**TASK DIRECTIONS**
Read through the lines below for the string "flops" and copy each one that has it.

Collection entries
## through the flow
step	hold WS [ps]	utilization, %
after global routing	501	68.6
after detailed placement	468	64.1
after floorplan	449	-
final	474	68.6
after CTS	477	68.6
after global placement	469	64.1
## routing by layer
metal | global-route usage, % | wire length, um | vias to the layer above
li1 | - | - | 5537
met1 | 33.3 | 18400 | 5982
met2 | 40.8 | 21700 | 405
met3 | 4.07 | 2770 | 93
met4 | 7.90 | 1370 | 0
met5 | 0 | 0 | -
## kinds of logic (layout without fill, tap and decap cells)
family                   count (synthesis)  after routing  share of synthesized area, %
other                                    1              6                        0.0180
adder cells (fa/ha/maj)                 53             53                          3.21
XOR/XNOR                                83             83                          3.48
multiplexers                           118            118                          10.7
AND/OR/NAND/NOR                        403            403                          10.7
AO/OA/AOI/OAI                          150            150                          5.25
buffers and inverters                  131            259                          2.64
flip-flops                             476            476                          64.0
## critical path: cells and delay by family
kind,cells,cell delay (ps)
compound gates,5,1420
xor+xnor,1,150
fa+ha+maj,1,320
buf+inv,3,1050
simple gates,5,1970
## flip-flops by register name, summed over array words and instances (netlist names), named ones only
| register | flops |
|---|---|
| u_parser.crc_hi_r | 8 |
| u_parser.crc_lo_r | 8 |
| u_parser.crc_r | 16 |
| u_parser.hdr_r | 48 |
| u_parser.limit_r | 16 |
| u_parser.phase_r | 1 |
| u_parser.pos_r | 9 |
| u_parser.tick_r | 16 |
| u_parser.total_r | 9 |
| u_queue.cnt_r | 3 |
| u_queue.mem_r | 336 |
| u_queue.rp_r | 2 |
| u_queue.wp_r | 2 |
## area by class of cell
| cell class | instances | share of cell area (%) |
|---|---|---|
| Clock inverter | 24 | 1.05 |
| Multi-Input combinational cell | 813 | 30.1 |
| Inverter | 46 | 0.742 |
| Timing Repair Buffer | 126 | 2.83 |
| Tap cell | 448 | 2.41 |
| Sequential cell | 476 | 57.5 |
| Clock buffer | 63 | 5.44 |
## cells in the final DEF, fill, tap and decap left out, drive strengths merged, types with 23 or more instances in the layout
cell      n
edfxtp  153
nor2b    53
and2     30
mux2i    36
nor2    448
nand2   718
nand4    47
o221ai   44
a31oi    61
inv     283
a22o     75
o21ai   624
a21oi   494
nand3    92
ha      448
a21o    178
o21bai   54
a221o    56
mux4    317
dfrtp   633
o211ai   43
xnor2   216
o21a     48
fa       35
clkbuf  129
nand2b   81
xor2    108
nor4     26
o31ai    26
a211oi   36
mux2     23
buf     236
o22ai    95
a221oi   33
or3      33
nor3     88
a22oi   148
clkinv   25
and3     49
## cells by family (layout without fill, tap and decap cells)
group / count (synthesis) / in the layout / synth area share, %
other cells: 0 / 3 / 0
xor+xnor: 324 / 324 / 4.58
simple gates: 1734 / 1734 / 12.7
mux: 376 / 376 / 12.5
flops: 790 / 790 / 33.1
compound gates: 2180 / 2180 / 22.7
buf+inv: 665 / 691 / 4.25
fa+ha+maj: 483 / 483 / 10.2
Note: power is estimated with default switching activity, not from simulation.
$ cat src/rtl/tapc_pkg.sv
// Shared types and constants for the tracker announce peer collector.
package tapc_pkg;

    typedef struct packed {
        logic [7:0] rx_byte;
        logic       end_of_packet;
    } in_item_t;

    typedef struct packed {
        logic        kind;
        logic [31:0] peer_addr;
        logic [15:0] peer_port_num;
        logic [5:0]  peer_slot;
        logic [2:0]  status;
        logic [31:0] interval_secs;
        logic [31:0] leecher_count;
        logic [31:0] seeder_count;
        logic [6:0]  peers_stored;
        logic        trailing_bytes;
        logic        last;
    } out_item_t;

    typedef struct packed {
        logic [31:0] addr;
        logic [15:0] port;
    } peer_t;

    typedef struct packed {
        logic [7:0] rec_byte;
        logic [2:0] rec_idx;
        logic       cmp_en;
        logic       shift_en;
    } cell_ctl_t;

    localparam int unsigned HDR_LEN       = 20;
    localparam int unsigned HDR_WORDS     = 5;
    localparam logic [2:0]  REC_LAST_IDX  = 3'd5;
    localparam logic [7:0]  LOOPBACK_OCTET = 8'd127;

    localparam logic [31:0] ACTION_ANNOUNCE = 32'd1;
    localparam logic [31:0] ACTION_ERROR    = 32'd3;

    localparam logic KIND_PEER    = 1'b0;
    localparam logic KIND_SUMMARY = 1'b1;

    localparam logic [2:0] ST_OK         = 3'd0;
    localparam logic [2:0] ST_SHORT      = 3'd1;
    localparam logic [2:0] ST_TRACKER_ERR = 3'd2;
    localparam logic [2:0] ST_BAD_ACTION = 3'd3;
    localparam logic [2:0] ST_TXID_BAD   = 3'd4;

    localparam logic CFG_EXPECTED_TXID = 1'b0;
    localparam logic CFG_PEER_LIMIT    = 1'b1;

    localparam logic [6:0] PEER_LIMIT_RESET = 7'd64;

endpackage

**SOLVED EXERCISE**
flip-flops                             476            476                          64.0
## flip-flops by register name, summed over array words and instances (netlist names), named ones only
| register | flops |
flops: 790 / 790 / 33.1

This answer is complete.